FA pipeline stages inter-CV FIFOs and intra-stage ping/pong
Inter Cube Core and Vector Core pipelines:
- The kernel separates cube (matrix) work and vector work into different pipelines to provide computation parallelism.
- Typical flow in a loop over S1 tiles:
- Preload next QK tile(s) on cube pipeline (compute_qk) and P tile(s) on vector pipeline signal with flags.
- Vector pipeline (compute_p) waits on qk availability, runs TSOFTMAXFA on that qk chunk, writes p tile and signals pv consumer.
- Cube pipeline (compute_pv) consumes p and v to compute pv_tile_fifo (cube matmul style), writes pv to global memory and signals GU consumer.
- GU (compute_gu) running on vector cores consumes pv_tile_fifo and accumulates into runningOTile.
Intra Cube Core and Vector Core pipelines:
- The matmul_macro_pto and assign_running_acc_tile provided the leftTile/rightTile/AccTile double buffering pipeline mechanism for cube core level pipeline accross different perload sequence of compute_qk and compute_pv calls
- Inputs k_tile, p_tile (intermediate between CV), v_tile matTiles are double buffered to provide smooth pipeline
- Compute_p qk_tile input and p_tile output are double buffered, and expT has multi-preload-buffer to allow preload result late forwarding
Buffer Allocation and Reuse Strategy
- Each stage should have it input and output ping/pong buffer allocated, but the buffer allocation is limited by the hardware on-chip matTile/vecTile buffer (L1/UB) size.
- Ping‑pong AccTile assignment for accumulators is done via assign_running_acc_tile() to avoid write-after-read hazards when overlapping producers/consumers.
- The design is allow out-of-order execution for Reordering the pipeline stage schedule below.
Reorder the pipeline stage execution schedule to resolve datadpenency
- Lets look at an example for Head=128 S0=128 and S1=1024 case, for CUBE_S1=128 tiling, there are totally 4 loops each with compute_qk->compute_p->compute_pv->compute_gu, and there is data depenency between stage in the loop. compute_qk & compute_pv stages are executed in cube core, and compute_pv & compute_gu stages are executed in vector core.
In theory, without software pipelining (pre-executing qk, p, and later pv) the execution would be fully in sequential below:

With pre-execution of qk, p (and later pv) would resolve the data depenency and keep the vector compute resoruce fully busy, below showing the intra-core (tload,tcompute,tstore) and inter-CV-stage pipeline

QK pre-execution = 2 (Theory)

QK pre-execution = 4 (Theory)

Actual kernel exection using simulation result for H128 Seqlen=1024, behaviour is similar to the theory one as we excepted.

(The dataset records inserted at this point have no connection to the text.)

--- src/rtl/mov8_sequencer.sv ---
// mov8_sequencer: byte-move bus initiator for the MOV8 instruction.
// Drives one-hot source select (sel) and destination load (ld) with
// break-before-make ordering: sel settles, ld pulses, ld falls, then sel falls.
// Optional feature macro: MOV8_CLEAR_EN (src==dst clears the destination
// instead of being rejected).
module mov8_sequencer #(
   parameter int unsigned SETTLE_CYCLES = 2,
   parameter int unsigned LOAD_CYCLES   = 2
) (
   input  logic       clk,
   input  logic       reset,
   input  logic       start,
   input  logic [2:0] src,
   input  logic [2:0] dst,
   output logic [7:0] sel,
   output logic [7:0] ld,
   output logic       busy,
   output logic       done,
   output logic       err
);

   localparam int unsigned CNT_W = 4;
   localparam int unsigned REG_W = 3;
   localparam int unsigned BUS_W = 8;

   typedef enum logic [2:0] {
      ST_IDLE,
      ST_SEL,
      ST_LOAD,
      ST_HOLD,
      ST_DONE
   } state_t;

   state_t             state_q, state_d;
   logic [CNT_W-1:0]   cnt_q, cnt_d;
   logic [REG_W-1:0]   src_q, src_d;
   logic [REG_W-1:0]   dst_q, dst_d;
   logic               clr_q, clr_d;
   logic [BUS_W-1:0]   sel_d, ld_d;
   logic               busy_d, done_d, err_d;
   logic               drive_sel_c;

   // Next-state, dwell counter, request latch and next-output decode
   always_comb begin
      state_d = state_q;
      cnt_d   = cnt_q;
      src_d   = src_q;
      dst_d   = dst_q;
      clr_d   = clr_q;
      err_d   = 1'b0;
      sel_d   = '0;
      ld_d    = '0;

      case (state_q)
         ST_IDLE: begin
            if (start) begin
`ifdef MOV8_CLEAR_EN
               src_d   = src;
               dst_d   = dst;
               clr_d   = (src == dst);
               cnt_d   = CNT_W'(SETTLE_CYCLES - 1);
               state_d = ST_SEL;
`else
               if (src == dst) begin
                  err_d = 1'b1;
               end else begin
                  src_d   = src;
                  dst_d   = dst;
                  clr_d   = 1'b0;
                  cnt_d   = CNT_W'(SETTLE_CYCLES - 1);
                  state_d = ST_SEL;
               end
`endif
            end
         end
         ST_SEL: begin
            if (cnt_q == '0) begin
               cnt_d   = CNT_W'(LOAD_CYCLES - 1);
               state_d = ST_LOAD;
            end else begin
               cnt_d = cnt_q - CNT_W'(1);
            end
         end
         ST_LOAD: begin
            if (cnt_q == '0) begin
               state_d = ST_HOLD;
            end else begin
               cnt_d = cnt_q - CNT_W'(1);
            end
         end
         ST_HOLD: state_d = ST_DONE;
         ST_DONE: state_d = ST_IDLE;
         default: state_d = ST_IDLE;
      endcase

      // Outputs are decoded from the next state so the registered copy
      // lines up with the state register cycle for cycle.
      drive_sel_c = (state_d == ST_SEL) || (state_d == ST_LOAD) || (state_d == ST_HOLD);
      if (drive_sel_c && !clr_d) begin
         sel_d = BUS_W'(1) << src_d;
      end
      if (state_d == ST_LOAD) begin
         ld_d = BUS_W'(1) << dst_d;
      end
      busy_d = (state_d != ST_IDLE);
      done_d = (state_d == ST_DONE);
   end

   // State, dwell counter and latched request
   always_ff @(posedge clk) begin
      if (reset) begin
         state_q <= ST_IDLE;
         cnt_q   <= '0;
         src_q   <= '0;
         dst_q   <= '0;
         clr_q   <= 1'b0;
      end else begin
         state_q <= state_d;
         cnt_q   <= cnt_d;
         src_q   <= src_d;
         dst_q   <= dst_d;
         clr_q   <= clr_d;
      end
   end

   // Registered strobes and status
   always_ff @(posedge clk) begin
      if (reset) begin
         sel  <= '0;
         ld   <= '0;
         busy <= 1'b0;
         done <= 1'b0;
         err  <= 1'b0;
      end else begin
         sel  <= sel_d;
         ld   <= ld_d;
         busy <= busy_d;
         done <= done_d;
         err  <= err_d;
      end
   end

endmodule

--- config.mk ---
export PLATFORM = sky130hd
export DESIGN_NAME = mov8_sequencer
export DESIGN_NICKNAME = d
export VERILOG_FILES = /design/src/rtl/mov8_sequencer.sv
export SDC_FILE = /design/constraint.sdc
export NUM_CORES = 1
export LEC_CHECK = 0
export CORE_UTILIZATION = 35
export DETAILED_ROUTE_END_ITERATION = 10
export SLEW_MARGIN = 10
export SYNTH_ARGS = -nofsm -noshare
export SYNTH_HDL_FRONTEND = slang
export SYNTH_SLANG_ARGS = --single-unit
--- constraint.sdc ---
create_clock -name clk -period 2.15 [get_ports clk]
set_input_delay 0.645 -clock clk [delete_from_list [all_inputs] [get_ports clk]]
set_output_delay 0.645 -clock clk [all_outputs]
set_load 0.005 [all_outputs]
Word-level counts from Yosys, hierarchy flattened --
Index checks and enable logic that the tools add are counted.
Cells by class: shift operators 2, bitwise logic cells 4, $add $sub $neg 1, equality and inequality tests 11, reduce and logical (&&, ||, !) cells 12, muxes and demuxes 20
Operators by type and width (count):
- $mux 3 | 10
- $mux 4 | 4
- $shl 1x3->8 const A | 2
- $eq 3x2->1 const B | 4
- $pmux 3 s4 | 1
- $pmux 4 s3 | 1
- $eq 3x1->1 const B | 2
- $ne 2x2->1 const B | 3
- $reduce_bool 3->1 | 2
- $logic_not 4->1 | 1
- $mux 1 | 4
- $not 1->1 | 4
- $reduce_and 4->1 | 1
- $reduce_or 2->1 | 2
- $sub 4x1->4 const B | 1
- $eq 3x3->1 | 1
- $eq 3x3->1 const B | 1
- $logic_not 3->1 | 1
- $reduce_or 3->1 | 1
- $logic_or 1x1->1 | 2
- $logic_and 1x1->1 | 1
- $logic_not 1->1 | 1
Storage, ports and cells: input port bits 9, logic and storage cells 60, output and inout bits 19, register bits after elaboration 33

Logic depth before layout (Yosys ltp) --
depth in word-level cells 10, depth in mapped cells 7, depth with buffers taken out 6

Least setup slack after synthesis --
OpenSTA, ideal clock, no wires.
kind input to register, start point in start, end point reg ld[0], path slack 180 ps, stages on the path 5, path buffers 1, setup time 79 ps, arrival time 1891 ps, data required time 2071 ps, path through or4b_4 > a31o_1 > buf_6 > mux2_4 > nor3_1
On the way: longest elaborated chain between the ends 5, elaborated cells between the ends (all ways) 8, those cells by class 1 x eq/ne; 1 x shift; 4 x mux; 1 x bitwise; 1 x reduce/logical
Ends and longest elaborated chain:
- start, declared | RTL line 12 | input logic start,
- $mux 3 | RTL line 56 | if (start) begin
- $pmux 3 s4 | RTL line 54 | case (state_q)
- $eq 3x2->1 | RTL line 102 | if (state_d == ST_LOAD) begin
- $not 1->1 (no line)
- $reduce_or 2->1 (no line)
- end signal, assigned | RTL line 136 | ld <= ld_d;
- end, declared | RTL line 16 | output logic [7:0] ld,
Several ways; a longest one is shown, not always the timed one. A chain may end at the register's enable or synchronous reset.

Final worst setup path --
start point in reset, end point reg ld[7]
On the way: longest elaborated chain between the ends 1
Ends and longest elaborated chain:
- start, declared | RTL line 11 | input logic reset,
- $reduce_or 2->1 (no line)
No other way between the ends.

==> results.cfg <==
[cts]
h-tree-depth = 2
cts-buffers-inserted = 5
clock_latency_ns = 0.28
cts_hold_buf = 0
cts_root_buf = clkbuf_8
cts_tree = built
clock_sinks = 33
path_clk_slew_ns = 0.06
post_cts_buffers = 0
cts_buffer_depth = 2

[floorplan]
ioPinCount = 28
die_w_um = 66.04
dieArea_sq_um = 4361
die_h_um = 66.04
start_util = 0.3778
design.core.area_sq_um = 3799
rows = 22

[critical_path]
worst_path_largest_cell_delay_ns = 0.63
end_kind = flip-flop
start_kind = input port
cp_data_required_time_ns = 2.35
cp.arrival_ns = 2.28
worst_path_max_delay_cell = or4b_2
crit_buf_inv = 1
crit_type = in2reg
worstPathMaxFanout = 8
path_delay_family = simple AND/OR/NAND/NOR gates
path_cells = clkdlybuf4s50_1 -> or4b_2 -> o32ai_2 -> nand2_2 -> nor3_1

[sta]
fmax_ghz = 0.4813
setup_tns_ns = 0
skew_ns = 0.009164
tightest_slew_ns = 0.5199
setup_viol = 0
hold-worst-slack_ns = 0.4839
finalCritPeriodShare = 0.9664
min_period_ns = 2.078
drv_slew = 0
hold_viol_final = 0
maxSlewHeadroom = 0.6502

[layout]
syn2layout_area_growth_pct = 47.25
final_common_cell = dfxtp_1
diodes = 0
drive_gt1_frac = 0.2427
mostFrequentLayoutCells = dfxtp_1 (33), clkdlybuf4s50_1 (26), buf_4 (20)
n_fill_cell = 339
utilization = 0.5563
nets = 216

[place]
dp.final_hpwl_um = 2403
io_buffers = 27
gp_congestion = 0.8028

[logic_synthesis]
yosysSeqAreaShare = 0.4603
async_reset_ff_frac = 0
netlist_instances = 157
syn_area_sq_um = 1435
synthFlopType = dfxtp_1
syn_avg_cell_area_sq_um = 9.141
ys_ff_latch = 33
synth.net_count = 168
ys_types = 34
yosys_warnings = 0
synth_edf_count = 0

[pwr]
swShare = 0.3010
clockPowerShare = 0.292
p_seq_frac = 0.364
peakVddDrop_v = 0.0006866
intPower_mw = 1.416
power.switching_mw = 0.6097
p_comb_frac = 0.344
leakage_nw = 0.8365
power_density_nw_per_um2 = 958.6

[detailed_routing]
drc_errors = 0
dr.first_iter.drc_count = 33
vias_per_cell = 4.917
postRouteWirelength_um = 3168
drt_pass1_iterations = 5
num_vias = 1249
ant_nets = 0
wl_per_cell_um = 12.47

[global_route]
grt_pass1_wl_um = 5354
grt_pass1_vias = 1206
grt-ovfl-total = 0
grt_max_degree = 20
grt_antenna_before_repair = 0
grt_usage = 0.1671

[outcome]
status = finished, final reports clean

[worst_hold_path]
hold_path_class = reg2reg

[run]
drv_cap = 0
==> worst paths after layout <==
check,start,end,slack (ns),cells after the start
worst max-delay path,reset,ld[7],0.07,5
worst min-delay path,clr_q,clr_q,0.48,1
worst max register to register,cnt_q[0],ld[7],0.29,6
worst min register to register,clr_q,clr_q,0.48,1
==> kinds of logic after synthesis <==
group / Yosys count / synth area share
AOI/OAI and AO/OA: 23 / 0.1011
xor gates and xnor gates: 4 / 0.02441
adders and majority gates: 2 / 0.01743
buffers and inverters: 12 / 0.04446
DFF: 33 / 0.4603
muxes: 12 / 0.08805
and+or+nand+nor: 71 / 0.2642
==> cells in the mapped netlist, drive strengths merged, types with 2 or more instances <==
master	count	area share
mux2	2	0.018
nand2	18	0.047
buf	5	0.026
ha	2	0.017
a31oi	3	0.013
nor2	13	0.034
nor3	10	0.035
nand2b	6	0.026
inv	5	0.013
nor3b	4	0.021
a21oi	9	0.031
and3	2	0.0087
mux2i	10	0.070
a32oi	2	0.012
nor2b	10	0.044
xnor2	4	0.024
dfxtp	33	0.46
o21ai	3	0.010
clkbuf	2	0.0052
or4b	3	0.024
==> power by group through the flow <==
stage | clock network (mW) | logic [mW] | registers [mW]
floorplan | 0 | 0.400 | 0.735
global placement | 0 | 0.600 | 0.745
detailed placement | 0 | 0.613 | 0.750
CTS | 0.606 | 0.646 | 0.737
global route | 0.638 | 0.763 | 0.747
finish | 0.592 | 0.696 | 0.738
==> flip-flops by register name (all words and copies together), names as in the netlist, 3 cells and up <==
name / flops
cnt_q: 4
dst_q: 3
ld: 8
sel: 8
src_q: 3
state_q: 3
==> cell type report <==
cell class / instances / area (sq um) / share of cell area
Multi-Input combinational cell: 112 / 814.5 / 0.3854
Tap cell: 48 / 60.06 / 0.02842
Inverter: 5 / 18.77 / 0.008881
Timing Repair Buffer: 48 / 442.9 / 0.2096
Sequential cell: 33 / 660.6 / 0.3126
Clock inverter: 1 / 30.03 / 0.01421
Clock buffer: 7 / 86.33 / 0.04085
==> layer usage <==
| layer | vias to the layer above | track usage | share of wire |
|---|---|---|---|
| met4 | 0 | 0.07979 | 0.024 |
| met3 | 7 | 0.05172 | 0.049 |
| met2 | 32 | 0.2768 | 0.49 |
| met5 | - | 0 | 0 |
| li1 | 637 | - | - |
| met1 | 573 | 0.1943 | 0.44 |
==> worst reg2reg max path, cell delays in order, from the launching register on <==
cell     delay (ns)
dfxtp_1        0.33
inv_1          0.08
ha_1           0.17
or3b_2         0.52
mux2i_1        0.27
nand2_2        0.21
nor3_1         0.21
==> stage by stage <==
| step | cells | power (mW) | cell area, sq um | worst slack, ns |
|---|---|---|---|---|
| 2_1_floorplan | 157 | 1.135 | 1435 | 0.1804 |
| 3_3_place_gp | 246 | 1.346 | 1878 | -0.3111 |
| 3_5_place_dp | 246 | 1.363 | 1878 | -0.3832 |
| 4_1_cts | 254 | 1.988 | 2037 | -0.01158 |
| 5_1_grt | 254 | 2.148 | 2113 | -0.001210 |
| 6_report | 254 | 2.026 | 2113 | 0.07222 |
==> repair_timing <==
| action | 4_1_cts | 5_1_grt |
|---|---|---|
| resized for setup | 8 | 14 |
| pin swaps | 2 | 2 |
| setup endpoints to repair | 16 | 17 |
| endpoints found under the hold margin | 0 | 0 |
No activity file was read; power rests on OpenSTA's default activity.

Kernel Execution - QK pre-execution = 4 (Sim)

From the pipeline diagram, we could see the actual bound right now is on TSTORE on the cube side, and the cube utilization is bound ~30%, Next vesion we would see how we could further optiminize this case.
Overlap mechanisms & tuning knobs:
- qkPreloadNum lets cube pipeline run ahead producing QK tiles for future S1 tiles.
- qkp_tile_fifo_size sets the qk/p FIFO depth (derived as 1 + qkPreloadNum) for producer/consumer overlap.
- pv_tile_fifo_size mirrors the qk FIFO depth for PV tiles so PV production can overlap with GU.
- Synchronization uses lightweight device flags to minimize stalls; prefer more asynchronous overlap (larger preload, more buffers) when UB permits.

### 4. Multicore task split, tiling and load balancing

Multicore tiling and work distribution:
- For BNSD (Batch, no-of-Head, Seqlen, HEAD_SIZE) QKV input, with intermediate QK(S0,S1) during computation, since S1 is the reduce axis, multi-core tiling should be split base on (B,N,S/Cube-S0), while in Flash-decoding case, since (B,N,S/Cube-S0) is small multi-core tiling could split in S1 axis (TODO) and each core keeping partial O and have another kernel to do final GU. The intermediate fifo buffers in case of a very large S0 > Max-no-of-physical-cores (which is 25 in A2/A3) introduce a wastage and uncessary of L2 cache write back it could be optimized base on core id (TODO)
Load balancing guidance:
- Consider the compution sparity when casual attention mask applied (TODO), mulit-core tiling also need to take core unbalanced loading along the S0 axis, current appoarch is base on multi-block launchng with block num > physical no of core for large S0. More appoarches we could explorer later.